Our Inquiry, comprising 14 experts from across the food sector, including business leaders and trade organisations, found that the UK government has a pivotal role to play in making the global food system sustainable, healthy and fair.

ENDS


Notes to editors
1. The Food Ethics Council believes we can have a food system that is healthy and fair for people and the environment. We work with businesses, government and civil society to help find a way through the difficult issues surrounding food and farming.

2. We have worked on meat and climate change, GM technology, water scarcity, supermarket power, food miles, environmental labelling, and much more.

3. The Food and Fairness Inquiry was a major investigation into the global food system, funded by the Joseph Rowntree Charitable Trust. We brought together 14 people from across the food and farming sectors and convened three evidence sessions around key areas of inequity in the food system. The resulting report can be found here.

4. The Food and Fairness Inquiry committee members were Helen Browning OBE, Chair of the Inquiry and Director of External Affairs at the National Trust; Dr. Charlie Clutterbuck, Director Environmental Practice at Work; Elizabeth Dowler, Professor of Food and Social Policy at the University of Warwick; Andrew Jarvis, Principal, GHK; Dr. Susan Jebb, Head of Nutrition and Health Research, MRC Human Nutrition Research; Terry Jones, acting Director of Communications, National Farmers’ Union; Harriet Lamb, Chief Executive Officer, Fairtrade Foundation; Melanie Leech, Chief Executive, Food and Drink Federation; Jeanette Longfield MBE, Coordinator, Sustain – the alliance for better food and farming; Ben Mepham, Special Professor in Applied Bioethics, University of Nottingham; Andrew Opie, Food Policy Director, British Retail Consortium; Christopher Ritson, Professor of Agricultural Marketing, University of Newcastle upon Tyne; Geoff Tansey, Joseph Rowntree Visionary for a Just and Peaceful World; and Paul Whitehouse, Chair, Gangmasters Licensing Authority.

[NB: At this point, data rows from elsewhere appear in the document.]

This design comes from an exercise in tuning for small area on the open sky130 flow, not from production work.
The RTL was checked by simulation tests, not by an equivalence proof against the original design.

==> flow/design.v (excerpt) <==
module arenaTop
#(
    parameter int hVisible = 640,
    parameter int hFront   = 16,
    parameter int hSyncLen = 96,
    parameter int hBack    = 48,
    parameter int vVisible = 480,
    parameter int vFront   = 10,
    parameter int vSyncLen = 2,
    parameter int vBack    = 33
)
(
    input  logic   clk,
    input  logic   rstN,
    input  logic   load,
    input  arenaPkg::scene_t update,
    output arenaPkg::rgb_t   pixel,
    output logic   hSync,
    output logic   vSync
);
    function automatic logic signed [7:0] sineOf(input logic [3:0] idx);
        sineOf =
              (idx == 4'd0) ? 8'sd0 :
              (idx == 4'd1) ? 8'sd49 :
              (idx == 4'd2) ? 8'sd90 :
              (idx == 4'd3) ? 8'sd117 :
              (idx == 4'd4) ? 8'sd127 :
              (idx == 4'd5) ? 8'sd117 :
              (idx == 4'd6) ? 8'sd90 :
              (idx == 4'd7) ? 8'sd49 :
              (idx == 4'd8) ? 8'sd0 :
              (idx == 4'd9) ? -8'sd49 :
              (idx == 4'd10) ? -8'sd90 :
              (idx == 4'd11) ? -8'sd117 :
              (idx == 4'd12) ? -8'sd127 :
              (idx == 4'd13) ? -8'sd117 :
              (idx == 4'd14) ? -8'sd90 :
              -8'sd49;
    endfunction
    function automatic logic signed [8:0] cosPlusSin(input logic [3:0] idx);
        cosPlusSin =
  ...
Settings: LEC_CHECK=0, ABC_AREA=1, CAP_MARGIN=20, CORE_MARGIN=2, CORE_UTILIZATION=40, CTS_BUF_LIST=sky130_fd_sc_hd__clkbuf_8, CTS_CLUSTER_DIAMETER=80, CTS_CLUSTER_SIZE=16, SLEW_MARGIN=20; clock period 20.0 ns.
standard.sh (not shown) runs the stock make flow with config.mk's settings and CLKGATE_MAP_FILE= SYNTH_SCRIPT=/design/flow/synth_recipe.tcl, a recipe that flattens the netlist after the stock synthesis.
==> flow/flow/run.sh <==
#!/bin/bash
# Own layout flow: the standard synthesis, then the logic between the
# flip-flops and adder cells mapped again by ABC for area (the registers and
# their cells stay as the standard synthesis made them), then the standard flow's
# standard layout from floorplan to finish. Each tool logs to its own file here.
set -euo pipefail

R=orfs/results/${FLOW_PLATFORM}/arenaTop/base
L=orfs/logs/${FLOW_PLATFORM}/arenaTop/base

# 1. standard synthesis
bash standard.sh synth > synth_standard.log 2>&1

# 2. area re-mapping of the combinational logic
cp "$R/1_2_yosys.v" 1_2_yosys_standard.v
LIB="$FLOW_HOME/platforms/$FLOW_PLATFORM/lib/sky130_fd_sc_hd__tt_025C_1v80.lib"
DONT_USE=$(grep -o -- "-dont_use [^ ]*" "$L/1_2_yosys.log" | sort -u | tr '\n' ' ')
sed -e "s|@LIB@|$LIB|g" -e "s|@DONT_USE@|$DONT_USE|g" -e "s|@TOP@|$FLOW_TOP|g" \
    -e "s|@IN@|1_2_yosys_standard.v|g" -e "s|@OUT@|1_2_yosys_area.v|g" \
    flow/reopt.ys > reopt.ys
yosys -s reopt.ys > reopt.log 2>&1
cp 1_2_yosys_area.v "$R/1_2_yosys.v"

# 3. standard layout from the re-mapped netlist (make redoes 1_synth from it)
bash standard.sh finish > layout.log 2>&1
==> flow/flow/reopt.ys <==
# Re-map the standard synthesis's combinational logic for area.
# Flip-flops, adder cells and tie cells are kept as they are; every other
# cell is flattened into its logic function and mapped again by ABC.
read_liberty -ignore_miss_func @LIB@
read_verilog @IN@
hierarchy -top @TOP@
setattr -mod -set keep_hierarchy 1 sky130_fd_sc_hd__*df* sky130_fd_sc_hd__*dl* sky130_fd_sc_hd__fa_* sky130_fd_sc_hd__ha_* sky130_fd_sc_hd__conb_*
flatten
techmap
opt -fast
select -module @TOP@
abc -liberty @LIB@ @DONT_USE@ -script "+strash; &get -n; &deepsyn -T 60; &dch; &nf -a -R 1000; &put; topo"
select -clear
blackbox =sky130_fd_sc_hd__*
splitnets
opt_clean -purge
hilomap -singleton -hicell sky130_fd_sc_hd__conb_1 HI -locell sky130_fd_sc_hd__conb_1 LO
insbuf -buf sky130_fd_sc_hd__buf_4 A X
rename -enumerate -pattern ar_%_
check -mapped
stat -liberty @LIB@
write_verilog -noattr -nohex -nodec @OUT@
The first run finished with timing, DRC and antenna clean.
Change:
--- a/flow/design.v
+++ b/flow/design.v
@@ -1,53 +1,16 @@
-package arenaPkg;
-    typedef logic [9:0] coord_t;
-    typedef logic [3:0] heading_t;
-    typedef logic signed [7:0] trig_t;
-    typedef struct packed {
-        coord_t x;
-        coord_t y;
-    } point_t;
-    typedef struct packed {
-        logic [7:0] red;
-        logic [7:0] green;
-        logic [7:0] blue;
-    } rgb_t;
-    typedef struct packed {
-        point_t   tank1;
-        point_t   tank2;
-        point_t   bullet;
-        heading_t heading;
-        logic     bulletActive;
-        coord_t   halfSize;
-    } scene_t;
-    localparam rgb_t tank1Color  = 24'hffbb00;
-    localparam rgb_t tank2Color  = 24'hff0000;
-    localparam rgb_t bulletColor = 24'h32ddde;
-    localparam rgb_t floorColor  = 24'h555555;
-    localparam rgb_t blankColor  = 24'h000000;
-endpackage
 module arenaTop
-#(
-    parameter int hVisible = 640,
-    parameter int hFront   = 16,
-    parameter int hSyncLen = 96,
-    parameter int hBack    = 48,
-    parameter int vVisible = 480,
-    parameter int vFront   = 10,
-    parameter int vSyncLen = 2,
-    parameter int vBack    = 33
-)
 (
-    input  logic   clk,
-    input  logic   rstN,
-    input  logic   load,
-    input  arenaPkg::scene_t update,
-    output arenaPkg::rgb_t   pixel,
-    output logic   hSync,
-    output logic   vSync
+    input  logic        clk,
+    input  logic        rstN,
+    input  logic        load,
+    input  logic [74:0] update,
+    output logic [23:0] pixel,
+    output logic        hSync,
+    output logic        vSync
 );
     function automatic logic signed [7:0] sineOf(input logic [3:0] idx);
         sineOf =
               (idx == 4'd0) ? 8'sd0 :
               (idx == 4'd1) ? 8'sd49 :
               (idx == 4'd2) ? 8'sd90 :
               (idx == 4'd3) ? 8'sd117 :
=> Non-clock buffer count increases by 4; wire length increases by 4.3%; hold slack gains 0.017 ns; area after synthesis hardly moves; utilization increases by 0.24 points; count of clock-buffer cells in the layout decreases by 1; sequential cell count stays the same; via count increases by 1.3%; register-to-register slack loses 0.31 ns.

afterwards: timing with drivers on the ports:
Ports are ideal in the flow. The routed layouts listed here were re-timed in OpenROAD. Step 1 assumes that a clkbuf_16 drives the clock port and a buf_2 every other input. Step 2 moves the port delays by t, midway between the first and last clock arrival at a register: inputs arrive t later, outputs are due t later. That takes back most of the time a late clock gives input paths. Three values: ideal, step 1, step 2; two values: the first two.
run | t (ns) | setup WS [ns] | worst hold slack (ns)
the first run | 0.599 | 4.365 / 4.289 / 3.690 | 0.436 / 0.436 / 0.436
the second run | 0.585 | 3.782 / 3.801 / 3.216 | 0.453 / 0.453 / 0.453
After both steps every run listed still meets setup and hold. For the first run, which loses most, drivers alone change the setup slack by -0.076 ns; drivers and shift together by -0.675 ns.
Source: an optimization exercise on an open RTL-to-GDS flow (aim: small area, a short achievable clock period and few clock cycles per item). Production flows keep margins and buffers that such runs may drop. Function was not checked in any run shown here: the RTL went through the layout flow alone. Power is estimated from default activity; no workload was simulated.

$ cat run.sh
#!/bin/bash
# synth_recipe.tcl (not shown) runs the flow's synth.tcl, then flattens the netlist and writes it again
# the make line also repeats each setting of config.mk as NAME=value (left out here)
make -C /OpenROAD-flow-scripts/flow DESIGN_CONFIG=/design/flow/config.mk WORK_HOME=/design/flow/orfs CLKGATE_MAP_FILE= SYNTH_SCRIPT=/design/flow/synth_recipe.tcl finish
$ cat config.mk
export PLATFORM = sky130hd
export DESIGN_NAME = fft_stage_engine
export DESIGN_NICKNAME = fft_stage_engine
export VERILOG_FILES = /design/flow/design.v
export SDC_FILE = /design/flow/constraint.sdc
export NUM_CORES = 4
export LEC_CHECK = 0
export CAP_MARGIN = 20
export CORE_MARGIN = 2
export CORE_UTILIZATION = 60
export SETUP_SLACK_MARGIN = 3.3
export SLEW_MARGIN = 20
$ cat constraint.sdc
create_clock -name core_clock -period 5.5 [get_ports {clk}]
set_input_delay 1.1000 -clock core_clock [delete_from_list [all_inputs] [get_ports {clk}]]
set_output_delay 1.1000 -clock core_clock [all_outputs]
set_load 0.01 [all_outputs]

5. The FAIRTRADE Mark is a certification mark and registered trademark of Fairtrade Labelling Organisations International (FLO) of which the Fairtrade Foundation is the UK member. An independent certification body, it licenses the use of the FAIRTRADE Mark on products which meet international Fairtrade standards. Recognised by 72% of UK consumers, it appears on products as a guarantee that disadvantaged producers are getting a better deal. Today, more than 7.5 million farmers, workers and their families across 58 developing countries benefit from the international Fairtrade system.

6. Over 4,500 products have been licensed to carry the FAIRTRADE Mark including coffee, tea, fresh and dried fruit, smoothies, biscuits, honey, jams, chutney, rice, herbs & spices, seeds & nuts, wines, beers, sweets, yoghurt, flowers, and cotton products including clothing, homeware, cloth toys, cotton wool and olive oil.